Grand St., a year-old, New York-based startup that sells indie electronics online, has been acquired by Etsy, the online marketplace for handmade items, for less than $10 million in cash and stock, reports Re/code. Grand St. had raised $1.3 million in seed funding from First Round Capital,Betaworks, Quotidian Ventures, Mesa+, and angel investors.
Quantason, a 4.5-year-old, Philadelphia-based company that has been building a platform technology for diagnostic imaging and active screening, including to detect breast cancer, has filed for Chapter 11 protection,reports VentureWire. In court papers, Quantason said its “precarious financial position” drove its decision to seek a quick sale in bankruptcy. The company had raised $4.6 million from backers, including individual investors Martin Sarafa, Carolyn Bivens, Michael DiGregorio, Peter Seidel, and Jeffrey LeSage.
Facebook CFO David Ebersman is stepping down from the job on June 1, Facebook announced as part of its first-quarter earnings statement yesterday. Ebersman, who took the company public and has overseen its acquisitions of Instagram and WhatsApp (and is managing its acquisition of Oculus VR), is expected to move back into the healthcare space, sources tell Re/code. Ebersman had joined Facebook from Genentech, where he’d long been CFO.
Zynga founder Mark Pincus is formally dropping any operational duties at the 6.5-year-old social gaming company, he disclosed publicly yesterday. As part of the change, he’s giving up his title as chief product officer. Ultimately, he tells Re/code, a “ship is better with one captain putting a hand on the wheel.”

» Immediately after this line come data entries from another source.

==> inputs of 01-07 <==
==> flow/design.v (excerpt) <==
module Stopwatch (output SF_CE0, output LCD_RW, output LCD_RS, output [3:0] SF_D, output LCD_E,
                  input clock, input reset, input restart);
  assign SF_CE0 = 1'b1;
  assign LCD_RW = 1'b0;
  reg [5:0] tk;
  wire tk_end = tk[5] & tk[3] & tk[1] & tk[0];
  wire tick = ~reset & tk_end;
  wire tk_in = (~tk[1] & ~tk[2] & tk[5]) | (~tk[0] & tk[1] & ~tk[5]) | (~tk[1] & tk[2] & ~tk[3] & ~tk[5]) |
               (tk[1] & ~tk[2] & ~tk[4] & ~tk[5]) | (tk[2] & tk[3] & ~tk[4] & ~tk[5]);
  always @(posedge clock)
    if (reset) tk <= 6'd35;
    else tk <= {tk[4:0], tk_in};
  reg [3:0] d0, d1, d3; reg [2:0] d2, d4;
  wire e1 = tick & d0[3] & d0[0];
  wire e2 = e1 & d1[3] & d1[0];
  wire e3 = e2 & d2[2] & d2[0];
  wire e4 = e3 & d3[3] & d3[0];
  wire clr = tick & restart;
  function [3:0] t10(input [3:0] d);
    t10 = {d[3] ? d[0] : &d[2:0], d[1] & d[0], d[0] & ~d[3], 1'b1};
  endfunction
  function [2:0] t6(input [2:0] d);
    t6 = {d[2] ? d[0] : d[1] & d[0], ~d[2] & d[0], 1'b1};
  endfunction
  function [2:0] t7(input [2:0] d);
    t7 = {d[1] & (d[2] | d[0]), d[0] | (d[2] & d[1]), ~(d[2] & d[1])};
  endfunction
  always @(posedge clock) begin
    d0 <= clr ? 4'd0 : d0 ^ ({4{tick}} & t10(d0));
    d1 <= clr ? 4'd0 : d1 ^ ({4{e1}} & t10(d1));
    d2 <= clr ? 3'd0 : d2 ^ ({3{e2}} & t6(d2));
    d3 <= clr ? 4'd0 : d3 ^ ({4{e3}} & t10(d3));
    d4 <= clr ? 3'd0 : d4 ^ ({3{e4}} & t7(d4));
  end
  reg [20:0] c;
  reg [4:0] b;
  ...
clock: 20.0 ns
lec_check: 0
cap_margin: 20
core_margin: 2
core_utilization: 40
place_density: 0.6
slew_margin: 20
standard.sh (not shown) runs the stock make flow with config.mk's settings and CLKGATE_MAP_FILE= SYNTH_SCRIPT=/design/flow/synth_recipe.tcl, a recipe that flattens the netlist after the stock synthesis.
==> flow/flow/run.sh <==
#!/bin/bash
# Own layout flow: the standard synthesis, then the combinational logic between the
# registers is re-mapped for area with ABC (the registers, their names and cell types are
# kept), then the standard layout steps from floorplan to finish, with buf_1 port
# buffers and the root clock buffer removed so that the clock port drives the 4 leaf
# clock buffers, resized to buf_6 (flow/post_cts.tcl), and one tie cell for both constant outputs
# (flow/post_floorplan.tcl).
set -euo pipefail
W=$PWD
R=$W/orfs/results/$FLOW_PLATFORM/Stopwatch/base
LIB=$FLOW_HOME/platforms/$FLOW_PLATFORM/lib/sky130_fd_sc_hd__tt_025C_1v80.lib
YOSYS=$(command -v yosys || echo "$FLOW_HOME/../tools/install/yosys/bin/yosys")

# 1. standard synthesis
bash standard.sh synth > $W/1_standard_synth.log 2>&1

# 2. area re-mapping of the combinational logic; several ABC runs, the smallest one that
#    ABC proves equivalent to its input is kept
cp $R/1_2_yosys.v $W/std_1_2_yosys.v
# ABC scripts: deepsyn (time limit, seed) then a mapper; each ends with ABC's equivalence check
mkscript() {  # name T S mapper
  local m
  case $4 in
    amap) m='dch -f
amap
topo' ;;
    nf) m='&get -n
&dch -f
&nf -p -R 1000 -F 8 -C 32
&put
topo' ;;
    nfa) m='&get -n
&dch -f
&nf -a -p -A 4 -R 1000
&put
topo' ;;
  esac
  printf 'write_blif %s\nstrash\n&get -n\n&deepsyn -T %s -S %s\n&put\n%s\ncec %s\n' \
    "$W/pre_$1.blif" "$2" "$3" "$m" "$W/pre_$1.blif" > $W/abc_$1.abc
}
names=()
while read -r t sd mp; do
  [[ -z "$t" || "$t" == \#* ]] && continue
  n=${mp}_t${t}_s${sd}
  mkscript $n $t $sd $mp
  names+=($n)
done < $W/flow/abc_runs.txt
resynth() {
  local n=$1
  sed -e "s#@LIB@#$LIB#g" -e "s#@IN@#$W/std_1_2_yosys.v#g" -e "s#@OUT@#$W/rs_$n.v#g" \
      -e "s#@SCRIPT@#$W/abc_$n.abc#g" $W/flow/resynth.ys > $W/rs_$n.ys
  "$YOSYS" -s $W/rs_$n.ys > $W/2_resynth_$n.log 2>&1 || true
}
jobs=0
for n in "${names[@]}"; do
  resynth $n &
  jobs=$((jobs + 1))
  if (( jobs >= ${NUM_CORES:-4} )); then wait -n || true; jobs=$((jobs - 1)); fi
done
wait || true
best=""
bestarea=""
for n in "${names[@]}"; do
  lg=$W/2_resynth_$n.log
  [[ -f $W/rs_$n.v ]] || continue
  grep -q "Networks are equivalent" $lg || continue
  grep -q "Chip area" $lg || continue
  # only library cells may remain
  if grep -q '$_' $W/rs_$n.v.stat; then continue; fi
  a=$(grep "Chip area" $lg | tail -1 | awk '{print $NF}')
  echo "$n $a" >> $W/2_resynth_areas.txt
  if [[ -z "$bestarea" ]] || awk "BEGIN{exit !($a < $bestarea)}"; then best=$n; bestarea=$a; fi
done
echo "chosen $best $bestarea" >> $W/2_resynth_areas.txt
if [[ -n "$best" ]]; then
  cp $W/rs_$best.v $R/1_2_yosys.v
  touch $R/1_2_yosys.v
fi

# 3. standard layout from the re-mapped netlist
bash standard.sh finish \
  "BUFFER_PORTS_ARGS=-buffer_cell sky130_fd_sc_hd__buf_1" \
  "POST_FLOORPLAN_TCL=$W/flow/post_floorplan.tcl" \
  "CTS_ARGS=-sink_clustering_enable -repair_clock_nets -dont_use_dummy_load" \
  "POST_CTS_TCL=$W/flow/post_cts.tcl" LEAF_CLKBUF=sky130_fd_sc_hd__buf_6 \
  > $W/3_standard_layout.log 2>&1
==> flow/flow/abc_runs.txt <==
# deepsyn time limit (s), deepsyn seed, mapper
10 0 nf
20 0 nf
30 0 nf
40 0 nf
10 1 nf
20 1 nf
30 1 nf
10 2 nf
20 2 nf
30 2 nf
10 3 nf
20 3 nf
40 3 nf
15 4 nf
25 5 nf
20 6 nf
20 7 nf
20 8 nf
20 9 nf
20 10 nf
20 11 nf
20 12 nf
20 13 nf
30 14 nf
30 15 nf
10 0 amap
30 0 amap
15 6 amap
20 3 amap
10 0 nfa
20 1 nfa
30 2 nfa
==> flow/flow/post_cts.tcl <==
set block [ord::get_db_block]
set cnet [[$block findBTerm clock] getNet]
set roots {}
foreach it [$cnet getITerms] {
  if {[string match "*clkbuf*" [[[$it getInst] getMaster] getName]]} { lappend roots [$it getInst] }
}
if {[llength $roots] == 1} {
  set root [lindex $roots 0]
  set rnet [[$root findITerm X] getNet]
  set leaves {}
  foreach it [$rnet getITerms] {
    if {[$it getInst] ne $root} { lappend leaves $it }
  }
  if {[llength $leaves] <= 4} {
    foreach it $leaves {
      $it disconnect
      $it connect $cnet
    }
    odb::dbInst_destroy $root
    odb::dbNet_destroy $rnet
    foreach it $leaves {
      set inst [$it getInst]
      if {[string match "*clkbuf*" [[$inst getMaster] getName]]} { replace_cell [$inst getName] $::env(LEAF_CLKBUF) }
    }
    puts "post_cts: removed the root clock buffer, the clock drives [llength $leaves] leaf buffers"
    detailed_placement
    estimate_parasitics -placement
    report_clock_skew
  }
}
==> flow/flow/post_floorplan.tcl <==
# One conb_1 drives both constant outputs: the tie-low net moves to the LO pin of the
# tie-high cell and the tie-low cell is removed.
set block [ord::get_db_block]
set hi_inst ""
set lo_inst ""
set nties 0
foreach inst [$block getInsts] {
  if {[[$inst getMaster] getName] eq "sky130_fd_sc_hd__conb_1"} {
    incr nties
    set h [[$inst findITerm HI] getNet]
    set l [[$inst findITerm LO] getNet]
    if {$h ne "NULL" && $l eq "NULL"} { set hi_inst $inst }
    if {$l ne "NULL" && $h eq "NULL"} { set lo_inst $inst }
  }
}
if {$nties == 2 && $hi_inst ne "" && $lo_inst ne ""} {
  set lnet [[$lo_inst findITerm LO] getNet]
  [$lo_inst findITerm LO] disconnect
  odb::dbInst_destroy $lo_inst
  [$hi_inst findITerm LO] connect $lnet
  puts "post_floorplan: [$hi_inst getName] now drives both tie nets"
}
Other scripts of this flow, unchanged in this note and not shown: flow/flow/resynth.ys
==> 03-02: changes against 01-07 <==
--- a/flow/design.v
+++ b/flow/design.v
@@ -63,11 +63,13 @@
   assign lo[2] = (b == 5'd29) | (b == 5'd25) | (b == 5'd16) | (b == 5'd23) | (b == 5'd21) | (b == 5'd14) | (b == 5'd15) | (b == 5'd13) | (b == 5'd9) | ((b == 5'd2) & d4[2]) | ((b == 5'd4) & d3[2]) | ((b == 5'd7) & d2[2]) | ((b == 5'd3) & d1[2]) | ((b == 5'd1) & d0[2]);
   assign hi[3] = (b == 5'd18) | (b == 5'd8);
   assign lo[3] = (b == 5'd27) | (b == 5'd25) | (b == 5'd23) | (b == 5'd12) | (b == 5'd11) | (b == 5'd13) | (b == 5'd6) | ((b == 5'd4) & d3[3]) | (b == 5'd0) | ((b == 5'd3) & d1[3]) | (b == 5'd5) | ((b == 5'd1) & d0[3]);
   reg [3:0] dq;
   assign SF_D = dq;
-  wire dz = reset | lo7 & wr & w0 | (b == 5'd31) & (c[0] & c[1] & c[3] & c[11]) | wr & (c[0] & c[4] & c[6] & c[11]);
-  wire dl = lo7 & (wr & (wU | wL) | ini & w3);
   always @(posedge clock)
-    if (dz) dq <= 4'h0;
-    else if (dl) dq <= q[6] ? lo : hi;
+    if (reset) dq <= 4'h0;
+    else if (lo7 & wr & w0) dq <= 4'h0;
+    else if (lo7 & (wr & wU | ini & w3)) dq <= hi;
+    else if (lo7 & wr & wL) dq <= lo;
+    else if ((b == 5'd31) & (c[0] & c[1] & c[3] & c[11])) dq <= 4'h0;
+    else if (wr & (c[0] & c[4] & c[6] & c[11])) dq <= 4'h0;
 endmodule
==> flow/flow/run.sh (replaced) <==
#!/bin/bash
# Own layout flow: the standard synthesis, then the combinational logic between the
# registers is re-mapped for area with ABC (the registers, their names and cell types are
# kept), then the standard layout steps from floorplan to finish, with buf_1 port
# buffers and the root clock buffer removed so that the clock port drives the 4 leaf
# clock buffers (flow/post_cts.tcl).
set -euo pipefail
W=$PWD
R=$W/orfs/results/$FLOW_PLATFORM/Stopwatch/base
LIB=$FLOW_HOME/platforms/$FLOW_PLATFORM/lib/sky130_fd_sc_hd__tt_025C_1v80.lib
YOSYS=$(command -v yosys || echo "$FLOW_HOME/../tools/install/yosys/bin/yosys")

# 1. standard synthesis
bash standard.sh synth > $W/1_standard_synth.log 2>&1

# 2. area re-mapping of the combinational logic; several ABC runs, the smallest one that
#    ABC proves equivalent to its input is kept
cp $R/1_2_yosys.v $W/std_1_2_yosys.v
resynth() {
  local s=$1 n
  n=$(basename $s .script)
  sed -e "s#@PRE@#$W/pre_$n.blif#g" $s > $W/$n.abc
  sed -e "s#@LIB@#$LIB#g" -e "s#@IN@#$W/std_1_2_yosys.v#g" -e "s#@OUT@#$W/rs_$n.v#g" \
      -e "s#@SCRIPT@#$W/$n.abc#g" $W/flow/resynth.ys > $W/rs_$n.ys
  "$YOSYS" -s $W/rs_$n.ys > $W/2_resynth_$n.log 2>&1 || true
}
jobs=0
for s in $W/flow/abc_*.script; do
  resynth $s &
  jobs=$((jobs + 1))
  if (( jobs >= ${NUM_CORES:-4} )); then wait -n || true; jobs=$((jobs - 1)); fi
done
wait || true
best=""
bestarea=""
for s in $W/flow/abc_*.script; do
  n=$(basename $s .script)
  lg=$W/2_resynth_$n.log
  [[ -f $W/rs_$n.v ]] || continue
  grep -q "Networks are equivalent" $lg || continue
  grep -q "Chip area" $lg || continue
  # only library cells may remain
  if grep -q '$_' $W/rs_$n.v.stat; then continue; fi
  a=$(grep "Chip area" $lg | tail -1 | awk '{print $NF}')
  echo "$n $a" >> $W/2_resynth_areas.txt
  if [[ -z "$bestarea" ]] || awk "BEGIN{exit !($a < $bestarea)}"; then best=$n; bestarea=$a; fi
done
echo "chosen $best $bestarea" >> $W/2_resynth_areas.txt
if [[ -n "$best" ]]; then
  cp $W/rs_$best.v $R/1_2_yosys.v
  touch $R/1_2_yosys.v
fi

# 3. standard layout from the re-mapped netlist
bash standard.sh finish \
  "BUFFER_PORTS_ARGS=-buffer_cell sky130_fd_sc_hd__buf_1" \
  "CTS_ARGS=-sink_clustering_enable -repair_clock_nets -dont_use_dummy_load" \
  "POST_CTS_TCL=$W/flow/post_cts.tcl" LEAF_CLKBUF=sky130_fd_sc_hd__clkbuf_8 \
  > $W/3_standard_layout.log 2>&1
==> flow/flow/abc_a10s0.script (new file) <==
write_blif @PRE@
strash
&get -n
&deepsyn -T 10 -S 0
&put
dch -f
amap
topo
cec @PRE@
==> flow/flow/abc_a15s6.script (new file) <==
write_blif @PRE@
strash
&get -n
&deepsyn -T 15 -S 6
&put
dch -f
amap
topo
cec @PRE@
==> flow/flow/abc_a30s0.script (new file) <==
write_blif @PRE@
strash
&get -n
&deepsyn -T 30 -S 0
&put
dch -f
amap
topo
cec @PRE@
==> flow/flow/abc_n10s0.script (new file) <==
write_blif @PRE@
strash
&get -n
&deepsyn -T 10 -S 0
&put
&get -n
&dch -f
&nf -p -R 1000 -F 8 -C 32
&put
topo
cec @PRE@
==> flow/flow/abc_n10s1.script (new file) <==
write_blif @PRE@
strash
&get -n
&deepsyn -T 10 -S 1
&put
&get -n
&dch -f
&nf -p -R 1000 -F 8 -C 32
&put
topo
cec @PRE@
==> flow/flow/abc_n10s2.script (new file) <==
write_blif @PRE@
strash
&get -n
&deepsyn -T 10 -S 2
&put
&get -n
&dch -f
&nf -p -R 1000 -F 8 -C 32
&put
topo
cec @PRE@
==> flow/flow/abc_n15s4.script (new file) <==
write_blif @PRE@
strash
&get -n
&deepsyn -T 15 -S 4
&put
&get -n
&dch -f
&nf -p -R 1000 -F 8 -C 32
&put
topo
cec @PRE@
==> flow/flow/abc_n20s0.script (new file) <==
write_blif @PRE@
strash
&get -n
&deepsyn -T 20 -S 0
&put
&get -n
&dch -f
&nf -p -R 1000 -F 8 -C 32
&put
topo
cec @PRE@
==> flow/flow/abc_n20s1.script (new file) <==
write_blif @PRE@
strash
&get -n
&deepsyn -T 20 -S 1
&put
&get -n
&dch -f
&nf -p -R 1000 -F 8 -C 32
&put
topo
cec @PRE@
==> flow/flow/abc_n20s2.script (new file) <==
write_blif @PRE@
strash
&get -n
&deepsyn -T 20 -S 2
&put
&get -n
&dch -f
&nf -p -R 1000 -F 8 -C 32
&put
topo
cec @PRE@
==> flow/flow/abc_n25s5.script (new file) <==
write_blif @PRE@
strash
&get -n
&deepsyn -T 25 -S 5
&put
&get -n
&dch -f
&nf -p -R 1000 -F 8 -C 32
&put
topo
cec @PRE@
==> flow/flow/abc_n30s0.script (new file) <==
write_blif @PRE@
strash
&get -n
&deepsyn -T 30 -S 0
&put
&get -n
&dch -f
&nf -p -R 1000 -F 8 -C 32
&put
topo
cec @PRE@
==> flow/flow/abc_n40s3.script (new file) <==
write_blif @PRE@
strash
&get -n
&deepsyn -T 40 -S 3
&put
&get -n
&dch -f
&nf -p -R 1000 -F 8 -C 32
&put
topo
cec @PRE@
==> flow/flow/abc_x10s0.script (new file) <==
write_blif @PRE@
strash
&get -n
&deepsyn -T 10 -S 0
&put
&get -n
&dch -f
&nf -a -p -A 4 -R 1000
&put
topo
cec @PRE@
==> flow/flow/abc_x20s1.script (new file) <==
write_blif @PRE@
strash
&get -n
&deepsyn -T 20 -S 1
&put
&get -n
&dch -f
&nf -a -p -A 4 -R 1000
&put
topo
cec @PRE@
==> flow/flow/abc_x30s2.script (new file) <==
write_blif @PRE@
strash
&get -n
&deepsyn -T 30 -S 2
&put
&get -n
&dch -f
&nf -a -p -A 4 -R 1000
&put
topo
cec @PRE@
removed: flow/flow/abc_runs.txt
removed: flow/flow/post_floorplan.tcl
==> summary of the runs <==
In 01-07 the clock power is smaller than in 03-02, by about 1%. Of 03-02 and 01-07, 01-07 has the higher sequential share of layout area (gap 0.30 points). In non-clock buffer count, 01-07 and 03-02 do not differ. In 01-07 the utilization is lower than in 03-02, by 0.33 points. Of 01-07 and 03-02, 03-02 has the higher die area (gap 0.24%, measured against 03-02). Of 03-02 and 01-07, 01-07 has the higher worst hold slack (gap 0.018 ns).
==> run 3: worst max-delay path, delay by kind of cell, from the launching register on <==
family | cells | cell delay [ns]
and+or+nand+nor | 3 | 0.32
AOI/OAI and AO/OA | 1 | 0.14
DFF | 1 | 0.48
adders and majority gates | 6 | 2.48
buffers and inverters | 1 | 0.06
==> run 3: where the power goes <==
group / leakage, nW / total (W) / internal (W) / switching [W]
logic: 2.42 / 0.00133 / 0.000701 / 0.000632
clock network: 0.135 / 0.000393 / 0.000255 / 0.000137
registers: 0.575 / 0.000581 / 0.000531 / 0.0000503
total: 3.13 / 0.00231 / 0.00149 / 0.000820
This design comes from an exercise in tuning for small area on the open sky130 flow, not from production work.
Where RTL was checked, it was by simulation tests only, not by an equivalence proof against the original.
Power and IR drop assume default switching activity.

Design pe_array, start of the top module:
module pe_array(
  input  clk_i,
  input  rst_ni,
  input  clr_i,
  output clr_o,
  input  we_i,
  output we_o,
  input  [1:0] mode_i,
  input  [64-1:0] srca_word_i,
  output [64-1:0] srca_word_o,
  input  [8-1:0] srcb_i,
  output [64-1:0] wordp_o
);
==> flow/config.mk <==
export PLATFORM = sky130hd
export DESIGN_NAME = pe_array
export DESIGN_NICKNAME = pe_array
export VERILOG_FILES = /design/flow/design.v
export SDC_FILE = /design/flow/constraint.sdc
export NUM_CORES = 4
export LEC_CHECK = 0
export ABC_AREA = 0
export CAP_MARGIN = 20
export CORE_MARGIN = 2
export CORE_UTILIZATION = 75
export CTS_CLUSTER_DIAMETER = 70
export CTS_CLUSTER_SIZE = 20
export SLEW_MARGIN = 20
export SYNTH_HIERARCHICAL = 1
==> flow/constraint.sdc <==
create_clock -name core_clock -period 6.0 [get_ports {clk_i}]
set_input_delay 1.2000 -clock core_clock [delete_from_list [all_inputs] [get_ports {clk_i}]]
set_output_delay 1.2000 -clock core_clock [all_outputs]
set_load 0.01 [all_outputs]
standard.sh (not shown) runs the stock make flow with config.mk's settings and CLKGATE_MAP_FILE= SYNTH_SCRIPT=/design/flow/synth_recipe.tcl, a recipe that flattens the netlist after the stock synthesis.
==> flow/flow/run.sh <==
#!/bin/bash
# The standard layout (standard synthesis, floorplan, placement, CTS, routing)
# with one change in how the layout is made: the port buffers use the
# smallest buffer cell (the resizer still upsizes any that need it).
set -o pipefail
bash standard.sh "BUFFER_PORTS_ARGS=-buffer_cell sky130_fd_sc_hd__buf_1" finish > standard.log 2>&1
The baseline ran to the end with no violations.
==> next run, changes <==
GPL_TIMING_DRIVEN = 0   (was default)
The new run finished but fails on negative setup slack; count of clock-buffer cells in the layout came out higher by 2; critical path depth is lower by 1; power drops by about 1%; via count rose by 2.2%; design area went up by about 1%.

* * *

v15:
pe_array, a different RTL version from the one above (not shown whole).
Size: about 2800 cells after synthesis, roughly 350 flip-flops, roughly 210 I/O pins, roughly 28000 µm² of cells after synthesis.
## pe_array
module pe_array(
  input  clk_i,
  input  rst_ni,
  input  clr_i,
  output clr_o,
  input  we_i,
  output we_o,
  input  [1:0] mode_i,
  input  [64-1:0] srca_word_i,
  output [64-1:0] srca_word_o,
  input  [8-1:0] srcb_i,
  output [64-1:0] wordp_o
);
export LEC_CHECK = 0
export ABC_AREA = 1
export CAP_MARGIN = 20
export CORE_MARGIN = 2
export CORE_UTILIZATION = 60
export SLEW_MARGIN = 20
export SYNTH_HIERARCHICAL = 1
create_clock -name core_clock -period 6.0 [get_ports {clk_i}]
==> flow/flow/run.sh <==
#!/bin/bash
# The standard layout (standard synthesis, floorplan, placement, CTS, routing)
# with two changes in how the layout is made: the port buffers use the
# smallest buffer cell, and after global routing the resizer recovers area
# (downsizes cells) on paths with timing slack.
set -o pipefail
bash standard.sh "BUFFER_PORTS_ARGS=-buffer_cell sky130_fd_sc_hd__buf_1" RECOVER_POWER=100 finish > standard.log 2>&1
v15 completed end to end; final checks failed (capacitance limit, slew limit).
diff inputs: v15 => v47
# v15
export LEC_CHECK = 0
export ABC_AREA = 1
export CAP_MARGIN = 20
export CORE_MARGIN = 2
export CORE_UTILIZATION = 60
export SLEW_MARGIN = 20
export SYNTH_HIERARCHICAL = 1
create_clock -name core_clock -period 6.0 [get_ports {clk_i}]
# v47
export LEC_CHECK = 0
export ABC_AREA = 1
export CAP_MARGIN = 20
export CORE_MARGIN = 2
export CORE_UTILIZATION = 60
export CTS_CLUSTER_DIAMETER = 70
export CTS_CLUSTER_SIZE = 20
export SLEW_MARGIN = 20
export SYNTH_HIERARCHICAL = 1
create_clock -name core_clock -period 6.0 [get_ports {clk_i}]
==> flow/flow/run.sh <==
#!/bin/bash
# The standard layout (standard synthesis, floorplan, placement, CTS, routing)
# with one change in how the layout is made: the port buffers use the
# smallest buffer cell (the resizer still upsizes any that need it).
set -o pipefail
bash standard.sh "BUFFER_PORTS_ARGS=-buffer_cell sky130_fd_sc_hd__buf_1" finish > standard.log 2>&1
==> run summary <==
- v47 went all the way through the flow, and no timing, DRC or antenna check failed.
- v47 -> v15: number of cells upsized or downsized after cts delta 0, exact match
- Compared with v15, in v47 relative slew slack picked up an extra 170 points, wire length lost about 1%.
diff inputs: v47 => v29
# v47
export LEC_CHECK = 0
export ABC_AREA = 1
export CAP_MARGIN = 20
export CORE_MARGIN = 2
export CORE_UTILIZATION = 60
export CTS_CLUSTER_DIAMETER = 70
export CTS_CLUSTER_SIZE = 20
export SLEW_MARGIN = 20
export SYNTH_HIERARCHICAL = 1
create_clock -name core_clock -period 6.0 [get_ports {clk_i}]
# v29
export LEC_CHECK = 0
export ABC_AREA = 1
export CAP_MARGIN = 20
export CORE_MARGIN = 2
export CORE_UTILIZATION = 60
export CTS_CLUSTER_DIAMETER = 100
export CTS_CLUSTER_SIZE = 30
export SLEW_MARGIN = 20
export SYNTH_HIERARCHICAL = 1
create_clock -name core_clock -period 6.0 [get_ports {clk_i}]
==> flow/run.sh (new file) <==
#!/bin/bash
# synth_recipe.tcl (not shown) runs the flow's synth.tcl, then flattens the netlist and writes it again
# the make line also repeats each setting of config.mk as NAME=value (left out here)
make -C /OpenROAD-flow-scripts/flow DESIGN_CONFIG=/design/flow/config.mk WORK_HOME=/design/flow/orfs CLKGATE_MAP_FILE= SYNTH_SCRIPT=/design/flow/synth_recipe.tcl finish
removed: flow/flow/run.sh
removed: flow/standard.sh
==> run summary <==
Total power: v29 below v47. Sort v29 and v47 by final area, ascending, and v47 comes first. Maximum number of pins on one net before global-route repair of v29 falls short of that of v47 by more than 10%. Critical path arrival: v29 > v47.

Felix Salmon, a popular financial columnist for Reuters (earlier this week, he wrote a widely read piece asserting that “Silicon Valley is gripped by a mass delusion, compounded by a deep ‘fake it til you make it’ attitude toward success”) is leaving the media giant. Salmon is joining the cable network Fusion for a role that he says will allow him to “communicate in the ways that people are going to consume information in the future. Which is not 1,500-word blocks of text.” The New York Times has more here.
Stanford graduate Douglas Tarlow is in a heap of trouble, after trying to extort money from billionaire venture capitalist Vinod Khosla. According to the Smoking Gun, Tarlow, who dated Khosla’s daughter Nina for two years, threatened to distribute private pictures of her if he wasn’t paid to suppress them, even sending the pictures to her mother with the message: “[I]t seems you’re going to be the mother of the next Paris Hilton,” according to Smoking Gun’s report. In another email, he wrote that, “Everything is going to reddit. From there, it will be impossible to remove from the internet forever.” FBI agents arrested 27-year-old Tarlow last week in connection with the alleged extortion plot. He’s scheduled for a U.S. District Court preliminary hearing today.
The Chinese conglomerate Fosun Group is looking for a managing director to develop its Africa-focused investment business.
TechDay NYC kicks off today; it could be a mob scene but it might be worth swinging by as 450(!) startups are expected to be on hand.
More Baby Boomers are embracing smartphones. According to Nielsen data, as of the first quarter of this year, a majority of Americans of all age groups own smartphones for the first time, including 51 percent of adults over the age of 55. (That number is up 10 percent from the first quarter of last year.) More here.
The rise of the mobile addict.
And now we know: Facebook had a great first quarter.
Michael Pollan on Wall Street’s powerful influence over what we eat.
The future of luxury: Avoiding people.
Basic etiquette tips for New Yorkers.
Modern Sprout windowsill planters, because not everyone has a green thumb. (Ask our plants.)